Aus dem Artikel:  „Vor ein paar Wochen, im Winter, hat sie sich neben das Grab ihres toten Kindes gelegt und auf den Schlaf gewartet. Sie will jetzt oft einfach nur einschlafen und nicht mehr aufwachen. Wenn sie schläft, träumt sie von ihrem Sohn. Wenn sie aufwacht, weiß sie, er ist tot. Die Kälte soll ihr Leben einfrieren in diesem Moment auf dem Berliner Domfriedhof, neben sich das weiße Kreuz mit dem Namen ihres Kindes darauf: Daniel. Da kommt ein Passant und fragt: Ist alles okay? Die Mutter steht auf.

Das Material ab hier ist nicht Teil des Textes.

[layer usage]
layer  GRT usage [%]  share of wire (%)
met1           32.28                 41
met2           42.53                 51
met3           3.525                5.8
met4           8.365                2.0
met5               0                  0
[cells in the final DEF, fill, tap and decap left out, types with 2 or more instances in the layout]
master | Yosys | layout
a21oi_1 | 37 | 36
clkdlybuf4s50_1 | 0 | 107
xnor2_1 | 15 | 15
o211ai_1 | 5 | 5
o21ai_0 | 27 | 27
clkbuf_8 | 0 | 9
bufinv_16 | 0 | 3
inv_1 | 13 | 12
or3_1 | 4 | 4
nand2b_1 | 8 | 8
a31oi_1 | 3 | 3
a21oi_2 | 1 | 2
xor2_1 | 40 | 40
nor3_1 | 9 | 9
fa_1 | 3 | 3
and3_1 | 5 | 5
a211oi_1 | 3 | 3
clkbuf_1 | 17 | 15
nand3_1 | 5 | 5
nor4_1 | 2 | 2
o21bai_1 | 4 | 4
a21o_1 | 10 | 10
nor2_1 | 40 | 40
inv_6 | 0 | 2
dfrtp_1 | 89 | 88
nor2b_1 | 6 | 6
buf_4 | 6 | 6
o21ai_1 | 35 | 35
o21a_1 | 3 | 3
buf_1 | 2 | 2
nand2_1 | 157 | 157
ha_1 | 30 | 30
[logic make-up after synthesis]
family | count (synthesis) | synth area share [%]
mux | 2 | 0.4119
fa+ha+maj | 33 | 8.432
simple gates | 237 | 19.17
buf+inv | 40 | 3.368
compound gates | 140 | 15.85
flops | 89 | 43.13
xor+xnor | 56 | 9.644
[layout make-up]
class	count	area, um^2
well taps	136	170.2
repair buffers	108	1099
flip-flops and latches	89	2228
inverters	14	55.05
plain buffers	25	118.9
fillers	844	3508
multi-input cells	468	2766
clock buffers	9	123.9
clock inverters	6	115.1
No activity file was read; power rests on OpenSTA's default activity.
==> src/rtl/addseq_ctrl_8.sv <==
// rtl/addseq_ctrl_8.sv - byte-serial multi-byte add sequencer around one 8-bit adder
// Optional subtract mode (extra `sub` input) is enabled by defining ADDSEQ_SUB_EN.

module bitadder_8 (
  input  logic [7:0] A,
  input  logic [7:0] B,
  input  logic       cin,
  output logic       cout,
  output logic [7:0] S
);
  assign {cout, S} = {1'b0, A} + {1'b0, B} + {8'd0, cin};
endmodule

module addseq_ctrl_8 #(
  parameter int NBYTES = 4
) (
  input  logic                clk,
  input  logic                rst_n,
  input  logic                start,
  input  logic [8*NBYTES-1:0] op_a,
  input  logic [8*NBYTES-1:0] op_b,
  input  logic                cin,
`ifdef ADDSEQ_SUB_EN
  input  logic                sub,
`endif
  output logic                busy,
  output logic                done,
  output logic [8*NBYTES-1:0] sum,
  output logic                cout,
  output logic                ovf
);
  localparam int W  = 8 * NBYTES;
  localparam int IW = (NBYTES > 1) ? $clog2(NBYTES) : 1;
  localparam logic [IW-1:0] LAST_IDX = IW'(NBYTES - 1);

  typedef enum logic [1:0] {
    IDLE = 2'd0,
    ADD  = 2'd1,
    DONE = 2'd2
  } state_t;

  state_t          state;
  state_t          state_nxt;
  logic [W-1:0]    a_reg;
  logic [W-1:0]    b_reg;
  logic            carry;
  logic [IW-1:0]   byte_idx;
  logic [W-1:0]    b_eff;
  logic            carry_init;
  logic [7:0]      add_a;
  logic [7:0]      add_b;
  logic [7:0]      add_s;
  logic            add_cout;
  logic            accept;
  logic            last;

  // Subtraction is a + ~b + 1; the inversion is applied once at capture.
`ifdef ADDSEQ_SUB_EN
  assign b_eff      = sub ? ~op_b : op_b;
  assign carry_init = sub ? 1'b1 : cin;
`else
  assign b_eff      = op_b;
  assign carry_init = cin;
`endif

  assign add_a  = a_reg[{byte_idx, 3'b000} +: 8];
  assign add_b  = b_reg[{byte_idx, 3'b000} +: 8];
  assign accept = (state == IDLE) && start;
  assign last   = (byte_idx == LAST_IDX);

  bitadder_8 u_adder (
    .A    (add_a),
    .B    (add_b),
    .cin  (carry),
    .cout (add_cout),
    .S    (add_s)
  );

  always_ff @(posedge clk or negedge rst_n) begin
    if (!rst_n) begin
      state <= IDLE;
    end else begin
      state <= state_nxt;
    end
  end

  always_comb begin
    state_nxt = state;
    busy      = 1'b0;
    done      = 1'b0;
    case (state)
      IDLE: begin
        if (start) state_nxt = ADD;
      end
      ADD: begin
        busy = 1'b1;
        if (last) state_nxt = DONE;
      end
      DONE: begin
        done      = 1'b1;
        state_nxt = IDLE;
      end
      default: state_nxt = IDLE;
    endcase
  end

  always_ff @(posedge clk or negedge rst_n) begin
    if (!rst_n) begin
      a_reg    <= '0;
      b_reg    <= '0;
      carry    <= 1'b0;
      byte_idx <= '0;
      sum      <= '0;
      cout     <= 1'b0;
      ovf      <= 1'b0;
    end else if (accept) begin
      a_reg    <= op_a;
      b_reg    <= b_eff;
      carry    <= carry_init;
      byte_idx <= '0;
      sum      <= '0;
      cout     <= 1'b0;
      ovf      <= 1'b0;
    end else if (state == ADD) begin
      sum[{byte_idx, 3'b000} +: 8] <= add_s;
      carry <= add_cout;
      if (last) begin
        // Index stays at the last byte; it is reloaded on the next accept.
        cout <= add_cout;
        ovf  <= (a_reg[W-1] == b_reg[W-1]) && (add_s[7] != a_reg[W-1]);
      end else begin
        byte_idx <= byte_idx + 1'b1;
      end
    end
  end

endmodule

==> config.mk <==
export PLATFORM = sky130hd
export DESIGN_NAME = addseq_ctrl_8
export DESIGN_NICKNAME = d
export VERILOG_FILES = /design/src/rtl/addseq_ctrl_8.sv
export SDC_FILE = /design/constraint.sdc
export NUM_CORES = 1
export LEC_CHECK = 0
export BUFFER_PORTS_ARGS = -buffer_cell sky130_fd_sc_hd__buf_4
export CORE_ASPECT_RATIO = 0.7
export CORE_MARGIN = 2
export CORE_UTILIZATION = 43
export DETAILED_ROUTE_END_ITERATION = 8
export GPL_TIMING_DRIVEN = 0
export HOLD_SLACK_MARGIN = 0.02
export PLACE_DENSITY = 0.65
export SYNTH_ARGS = -nofsm -noshare
export SYNTH_HDL_FRONTEND = slang
export SYNTH_SLANG_ARGS = --single-unit
==> constraint.sdc <==
create_clock -name clk -period 3.9 [get_ports clk]
set_input_delay 0.39 -clock clk [delete_from_list [all_inputs] [get_ports clk]]
set_output_delay 0.39 -clock clk [all_outputs]
set_load 0.01 [all_outputs]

Als Sanitäter den Zweieinhalbjährigen ins Krankenhaus bringen, hat Patricia F. noch Hoffnung. Es ist Dienstag, der 3. September 2013, am späten Nachmittag. Das Kind ist bewusstlos, es hat blaue Flecken und Blutungen am Kopf und an der Stirn, Hämatome über den gesamten Bauch und auch am Penis blaue Flecken. Der Bauch sei hart wie ein Brett gewesen, wird sich ein Sanitäter später erinnern. Die Mutter steht unter Schock. Auf die Frage, was passiert sei, sagt die 20-Jährige immer wieder, ihr Sohn sei vom Klettergerüst gefallen. Mehr ist aus ihr nicht herauszubekommen.“ (….)  „Im Klinikum Friedrichshain wird Daniel sofort operiert. Als sie den Bauchraum öffnen, stellen die Ärzte eine Zerreißung des Darms fest. Auch nach der OP geht es dem kleinen Jungen immer schlechter, er wird wieder operiert, ihm werden künstliche Ausgänge am Dünn- und am Dickdarm gelegt. Zwei Tage vergehen, in denen sich die Ärzte fragen, woher diese schweren Verletzungen stammen. Sie zweifeln an der Geschichte vom Klettergerüst. Das Krankenhaus alarmiert die Polizei.In der Vernehmung bleibt die Mutter bei ihrer Geschichte: Sie sei mit ihrem Jungen auf dem Spielplatz gewesen, dann sei er plötzlich vom Klettergerüst gestürzt und habe im Sand gelegen. Kein Wort davon, dass sie doch in Wahrheit einkaufen war und sich die Augenbrauen zupfen ließ. Ihren Sohn hat sie für etwa anderthalb Stunden bei ihrem 26 Jahre alten Freund Mirko B. gelassen, mit dem sie seit vier Monaten zusammenwohnte. Einen Tag später, am 7. September, um kurz vor 6 Uhr morgens stirbt Daniel. „

Bitte lest den ganzen Artikel. ( H I E R klicken).

Nachtrag:

Vor ein paar Tagen meldeten sich Jugendamtsmitarbeiter(innen) zu Wort. Bis zu 80 Fälle muss ein Sozialarbeiter durchschnittlich betreuen. Die KollegInenn brauchen Verstärkung …. – und die solidarische Unterstützung der Gesellschaft für ihre Arbeit.

Seht hierzu auch den Beitrag im rbb-Fernsehen.

Nachtrag: 2 (15.4.) Mirko B. ist gestern zu siebeneinhalb Jahren Haft verurteilt worden.